Interested in any tips you have. Are you a goal oriented person who keeps track of progress? Does that keep it all in perspective? Or do you have any other good advice on the subject?
As someone who is just now starting to get into web development. Should I still be worried about compatibility with old IE browsers? Every time I google something I end up with posts saying things like "Can't use that yet because I have to support IE 8 or below" Of course these are usually are old posts from stack overflow.
I guess I'm asking should I learn all the old school tricks of centering things or can I flexbox the shit out of my site and use fancy things like border-radius?
As a side note, just wanted to thank you for everything you've done for the community. CSS-tricks always goes at the end of my google searches.
Hey Chris! My question is an extension of a question here, nonetheless I'll ask it in my context and words. It's not related to CSS tricks and Codepen (which are awesome by the way!)
I learn something new, keep reading the blogposts, tutorials, docs, follow up on forums; but when I have an idea, I never follow up properly on it, because either
- I convince myself that I won't be able to do it
- I convince myself that I need a mentor to help me make it.
- I get intimidated by people who are better than me and are making things.
- I always force myself to do something alone, not asking many people to join on the idea, because I think I'd only be able to learn something properly if I do it alone.
Background: I'm 4 months old to web development.
Have you ever faced emotional bogging down challenges like these while starting up? How do you suggest I eliminate these for good and actually convert an idea into reality for good?
I love CSS-Tricks and CodePen! And it's been a while for me, but Shop Talk has always been a joy to listen to. Thanks for all the work you've put out!
On that note, since you've dirtied your hands with so many different web techniques: How do you get yourself in the right mindset to learn new skills/technologies?
First of all I need to thank you for being the person from whom I've learned the most this past 4~5 years since I started my career in Web Development. I learned more from your Lodge videos on the CSS Tricks redesign than from many of the books I've read and tutorials I've followed. So, thank you forever for that!
I always find myself not knowing what to do when trying to learn some new framework, library, language. I end up reading lots of docs, blog posts, watching youtube videos but not building anything. I know I should build something to incorporate new knowledge, but I always ask myself: "What should I build?" I know I could always go with the Todo app or the Weather app, but those tend to became repetitive even when using other frameworks, libraries or languages.

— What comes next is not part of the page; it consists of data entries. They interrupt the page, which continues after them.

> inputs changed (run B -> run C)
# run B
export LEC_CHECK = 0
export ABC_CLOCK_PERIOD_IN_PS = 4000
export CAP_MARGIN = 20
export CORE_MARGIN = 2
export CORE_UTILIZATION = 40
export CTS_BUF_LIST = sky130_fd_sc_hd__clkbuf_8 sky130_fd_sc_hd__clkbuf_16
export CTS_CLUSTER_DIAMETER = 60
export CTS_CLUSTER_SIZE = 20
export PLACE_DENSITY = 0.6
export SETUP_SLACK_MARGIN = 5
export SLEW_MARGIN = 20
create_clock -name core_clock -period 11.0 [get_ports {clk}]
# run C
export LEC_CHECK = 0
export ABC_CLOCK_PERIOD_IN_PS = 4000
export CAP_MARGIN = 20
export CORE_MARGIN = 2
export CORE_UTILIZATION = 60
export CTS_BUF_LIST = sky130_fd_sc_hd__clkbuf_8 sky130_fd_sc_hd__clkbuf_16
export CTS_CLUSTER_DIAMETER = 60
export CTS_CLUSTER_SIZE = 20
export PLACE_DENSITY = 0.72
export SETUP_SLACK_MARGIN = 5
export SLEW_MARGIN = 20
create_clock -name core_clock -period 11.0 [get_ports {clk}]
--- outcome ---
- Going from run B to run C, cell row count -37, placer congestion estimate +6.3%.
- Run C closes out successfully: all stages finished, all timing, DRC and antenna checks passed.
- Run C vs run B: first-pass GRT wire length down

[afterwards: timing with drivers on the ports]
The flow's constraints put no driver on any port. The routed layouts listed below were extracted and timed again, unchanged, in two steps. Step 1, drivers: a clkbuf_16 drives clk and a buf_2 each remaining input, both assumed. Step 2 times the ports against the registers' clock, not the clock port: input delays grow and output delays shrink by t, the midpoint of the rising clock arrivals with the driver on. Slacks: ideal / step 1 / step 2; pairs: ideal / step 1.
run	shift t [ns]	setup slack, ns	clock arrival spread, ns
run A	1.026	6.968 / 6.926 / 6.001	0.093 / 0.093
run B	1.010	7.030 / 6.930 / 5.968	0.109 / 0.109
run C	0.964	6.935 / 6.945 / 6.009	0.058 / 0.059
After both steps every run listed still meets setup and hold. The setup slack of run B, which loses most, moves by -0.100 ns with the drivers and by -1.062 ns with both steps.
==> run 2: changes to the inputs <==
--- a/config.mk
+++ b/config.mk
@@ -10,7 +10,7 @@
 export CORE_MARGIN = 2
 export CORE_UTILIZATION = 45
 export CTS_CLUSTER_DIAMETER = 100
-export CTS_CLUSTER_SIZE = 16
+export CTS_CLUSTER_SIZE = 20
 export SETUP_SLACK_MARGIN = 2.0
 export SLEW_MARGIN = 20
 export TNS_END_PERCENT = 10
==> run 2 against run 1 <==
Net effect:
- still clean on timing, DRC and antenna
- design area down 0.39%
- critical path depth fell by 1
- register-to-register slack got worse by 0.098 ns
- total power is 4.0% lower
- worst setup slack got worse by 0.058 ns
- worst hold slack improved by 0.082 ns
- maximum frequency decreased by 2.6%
This is an optimization exercise on Yosys and OpenROAD, whose aim is small area and a short achievable clock period, not a production implementation. The RTL was checked by simulation tests, not by an equivalence proof against the original design. No activity file was given, so power comes from the tool's default toggle rates.

==> flow/design.v <==
`default_nettype none
package rename_pkg;
    localparam int INSTR_W = 32;
    localparam int OP_W = 4;
    localparam int FUNC_W = 3;
    localparam int LREG_W = 5;
    localparam int NUM_LREGS = 32;
    typedef enum logic [OP_W-1:0] {
        Alu    = 4'd0,
        AluImm = 4'd1,
        Mem    = 4'd2,
        Branch = 4'd3,
        Jump   = 4'd4,
        Lui    = 4'd5
    } opcode_e;
    typedef enum logic [FUNC_W-1:0] {
        Add  = 3'd0,
        Sub  = 3'd1,
        And  = 3'd2,
        Or   = 3'd3,
        Xor  = 3'd4,
        Sll  = 3'd5,
        Mull = 3'd6
    } alu_func_e;
    typedef enum logic [FUNC_W-1:0] {
        Beq  = 3'd0,
        Bne  = 3'd1,
        Blt  = 3'd2,
        Beqz = 3'd3
    } branch_func_e;
    typedef enum logic [FUNC_W-1:0] {
        Load  = 3'd0,
        Store = 3'd1
    } mem_func_e;
    typedef enum logic [FUNC_W-1:0] {
        Jal  = 3'd0,
        Jalr = 3'd1
    } jump_func_e;
    typedef struct packed {
        logic [OP_W-1:0]   op;
        logic [FUNC_W-1:0] func;
        logic [LREG_W-1:0] dst;
        logic [LREG_W-1:0] src1;
        logic [LREG_W-1:0] src2;
        logic [9:0]        unused;
    } r_fmt_t;
    typedef struct packed {
        logic [OP_W-1:0]   op;
        logic [FUNC_W-1:0] func;
        logic [LREG_W-1:0] dst;
        logic [LREG_W-1:0] src1;
        logic [14:0]       imm15;
    } i_fmt_t;
    typedef struct packed {
        logic [OP_W-1:0]   op;
        logic [FUNC_W-1:0] func;
        logic [LREG_W-1:0] dst;
        logic [19:0]       imm20;
    } j_fmt_t;
    typedef union packed {
        r_fmt_t r;
        i_fmt_t i;
        j_fmt_t j;
    } instr_u;
endpackage
`default_nettype wire
`timescale 1ns/1ps
`default_nettype none
module rename_stage #(
    parameter int SUPER = 2,
    parameter int PHYS_SZ = 48,
    localparam int PREG_W = $clog2(PHYS_SZ)
) (
    input  logic                                        clk,
    input  logic                                        rst,
    input  logic                                        in_valid,
    input  logic [SUPER-1:0][rename_pkg::INSTR_W-1:0]   in_instr,
    output logic                                        stall,
    input  logic [SUPER-1:0]                            commit_valid,
    input  logic [SUPER-1:0][PREG_W-1:0]                commit_preg,
    output logic                                        out_valid,
    output logic [SUPER-1:0]                            out_lane_valid,
    output logic [SUPER-1:0][rename_pkg::OP_W-1:0]      out_op,
    output logic [SUPER-1:0][rename_pkg::FUNC_W-1:0]    out_func,
    output logic [SUPER-1:0][PREG_W-1:0]                out_src1_p,
    output logic [SUPER-1:0][PREG_W-1:0]                out_src2_p,
    output logic [SUPER-1:0][PREG_W-1:0]                out_dst_p,
    output logic [SUPER-1:0][PREG_W-1:0]                out_old_dst_p,
    output logic [SUPER-1:0][rename_pkg::INSTR_W-1:0]   out_imm
);
    localparam int NL = rename_pkg::NUM_LREGS;
    localparam int NF = PHYS_SZ - NL;           
    localparam int FW = $clog2(NF);             
    logic [1:0]        legal, wr, jump, lane_valid, writes, rd1, rd2, i15, i20;
    logic [1:0][4:0]   s1, s2, d;
    always_comb begin
        for (int l = 0; l < 2; l++) begin
            logic [3:0] op;
            logic [2:0] f;
            op = in_instr[l][31:28];
            f = in_instr[l][27:25];
            s1[l] = in_instr[l][19:15];
            s2[l] = in_instr[l][14:10];
            d[l] = in_instr[l][24:20];
            case (op)
                4'd0, 4'd1: legal[l] = f != 3'd7;
                4'd2, 4'd4: legal[l] = f[2:1] == 2'b00;
                4'd3:       legal[l] = !f[2];
                4'd5:       legal[l] = f == 3'd0;
                default:    legal[l] = 1'b0;
            endcase
            wr[l] = (op == 4'd0) || (op == 4'd1) || (op == 4'd4) || (op == 4'd5) ||
                    (op == 4'd2 && !f[0]);
            jump[l] = op == 4'd4;
            rd1[l] = (op == 4'd0) || (op == 4'd1) || (op == 4'd2) || (op == 4'd3) ||
                     (op == 4'd4 && f[0]);
            rd2[l] = (op == 4'd0) || (op == 4'd3) || (op == 4'd2 && f[0]);
            i15[l] = (op == 4'd1) || (op == 4'd2 && !f[0]) || (op == 4'd4 && f[0]);
            i20[l] = (op == 4'd4 && !f[0]) || (op == 4'd5);
        end
        lane_valid[0] = legal[0];
        lane_valid[1] = legal[1] && !(legal[0] && jump[0]);
        for (int l = 0; l < 2; l++) begin
            writes[l] = lane_valid[l] && wr[l] && (d[l] != 5'd0);
        end
    end
    logic [PREG_W-1:0] fq [NF];
    logic [FW-1:0]     head, tail;
    logic [FW:0]       cnt;
    logic              accept;
    logic [1:0][PREG_W-1:0] alloc;
    logic [FW-1:0]     head1;
    assign stall = cnt[FW:1] == '0;
    assign accept = in_valid && !stall;
    assign head1 = head + 1'b1;
    logic [NF-1:0]     tail_oh;
    assign tail_oh = NF'(1) << tail;
    assign alloc[0] = fq[head];
    assign alloc[1] = writes[0] ? fq[head1] : fq[head];
    logic [1:0]    take;
    logic [FW:0]   cnt_rel;
    logic [FW:0]   cnt_next;
    logic [FW-1:0] head_next;
    assign take = accept ? writes : 2'b00;
    assign cnt_rel = cnt + (FW+1)'(commit_valid[0]) + (FW+1)'(commit_valid[1]);
    always_comb begin
        case (take)
            2'b00:        begin cnt_next = cnt_rel;        head_next = head;         end
            2'b01, 2'b10: begin cnt_next = cnt_rel - 1'b1; head_next = head1;        end
            default:      begin cnt_next = cnt_rel - 2'd2; head_next = head + 2'd2;  end
        endcase
    end
    always_ff @(posedge clk) begin
        if (rst) begin
            head <= '0;
            tail <= '0;
            cnt <= (FW+1)'(NF);
        end else begin
            head <= head_next;
            tail <= tail + FW'(commit_valid[0]) + FW'(commit_valid[1]);
            cnt <= cnt_next;
        end
    end
    always_ff @(posedge clk) begin
        if (rst) begin
            for (int e = 0; e < NF; e++) begin
                fq[e] <= PREG_W'(NL + e);
            end
        end else begin
            for (int e = 0; e < NF; e++) begin
                if (tail_oh[e] && commit_valid[0]) begin
                    fq[e] <= commit_preg[0];
                end else if ((tail_oh[e] && !commit_valid[0] ||
                              tail_oh[(e + NF - 1) % NF] && commit_valid[0]) && commit_valid[1]) begin
                    fq[e] <= commit_preg[1];
                end
            end
        end
    end
    logic [PREG_W-1:0] map [1:NL-1];
    logic [NL-1:0][PREG_W-1:0] mapv;
    always_comb begin
        mapv[0] = '0;
        for (int r = 1; r < NL; r++) begin
            mapv[r] = map[r];
        end
    end
    function automatic logic [PREG_W-1:0] rd_map(input logic [4:0] r);
        rd_map = mapv[r];
    endfunction
    always_ff @(posedge clk) begin
        if (rst) begin
            for (int r = 1; r < NL; r++) begin
                map[r] <= PREG_W'(r);
            end
        end else if (accept) begin
            if (writes[0]) map[d[0]] <= alloc[0];
            if (writes[1]) map[d[1]] <= alloc[1];
        end
    end
    logic [1:0][PREG_W-1:0] r_s1, r_s2, r_old;
    logic [1:0][20:0]       r_imm;
    logic                   f_s1, f_s2, f_old;
    always_ff @(posedge clk) begin
        if (rst) begin
            out_valid <= 1'b0;
        end else begin
            out_valid <= accept;
        end
    end
    always_ff @(posedge clk) begin
        out_lane_valid <= lane_valid;
        for (int l = 0; l < 2; l++) begin
            out_op[l] <= in_instr[l][31:28];
            out_func[l] <= in_instr[l][27:25];
            r_s1[l] <= rd1[l] ? rd_map(s1[l]) : '0;
            r_s2[l] <= rd2[l] ? rd_map(s2[l]) : '0;
            r_old[l] <= wr[l] ? rd_map(d[l]) : '0;
            out_dst_p[l] <= writes[l] ? alloc[l] : '0;
            r_imm[l][14:0] <= (i15[l] || i20[l]) ? in_instr[l][14:0] : '0;
            r_imm[l][19:15] <= i20[l] ? in_instr[l][19:15] : {5{i15[l] && in_instr[l][14]}};
            r_imm[l][20] <= i20[l] ? in_instr[l][19] : (i15[l] && in_instr[l][14]);
        end
        f_s1 <= rd1[1] && writes[0] && s1[1] == d[0];
        f_s2 <= rd2[1] && writes[0] && s2[1] == d[0];
        f_old <= wr[1] && writes[0] && d[1] == d[0];
    end
    always_comb begin
        for (int l = 0; l < 2; l++) begin
            out_imm[l] = {{11{r_imm[l][20]}}, r_imm[l]};
        end
        out_src1_p[0] = r_s1[0];
        out_src2_p[0] = r_s2[0];
        out_old_dst_p[0] = r_old[0];
        out_src1_p[1] = f_s1 ? out_dst_p[0] : r_s1[1];
        out_src2_p[1] = f_s2 ? out_dst_p[0] : r_s2[1];
        out_old_dst_p[1] = f_old ? out_dst_p[0] : r_old[1];
    end
endmodule
`default_nettype wire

I wanted to ask you: whenever you try to learn some new language or new framework, what is your approach? Do you just start building something while reading docs and watching videos? Do you first read documentation and some books or blog posts?
There has been a few rumblings about "failed" web standards recently (https://www.peterkrautzberger.org/0186/ for one), I've recently run into it myself with https://www.w3.org/TR/speech-synthesis/ and the patchy/broken support that currently exists in browsers.
I was wondering what you're take is on this working group issue, and if you think it's going to get better or worse while all our attention seems to be focused on ES6 and beyond.
Should I take this WordPress job I'm being offered?
The job in question is at a small agency that basically makes money by selling WordPress sites to small businesses and charging for upkeep/maintenance. I have no problem with WordPress itself, but my goal is to learn web development more thoroughly than just WordPress. The owner of the agency told me as much that most of my work will be configuring a theme. I feel like this job won't be instructional as I hope, and my time would be better spent learning relevant skills on my own. Basically, I want to be a web developer, not a WordPress developer.
I don't need the money either. I'm a full-time student currently.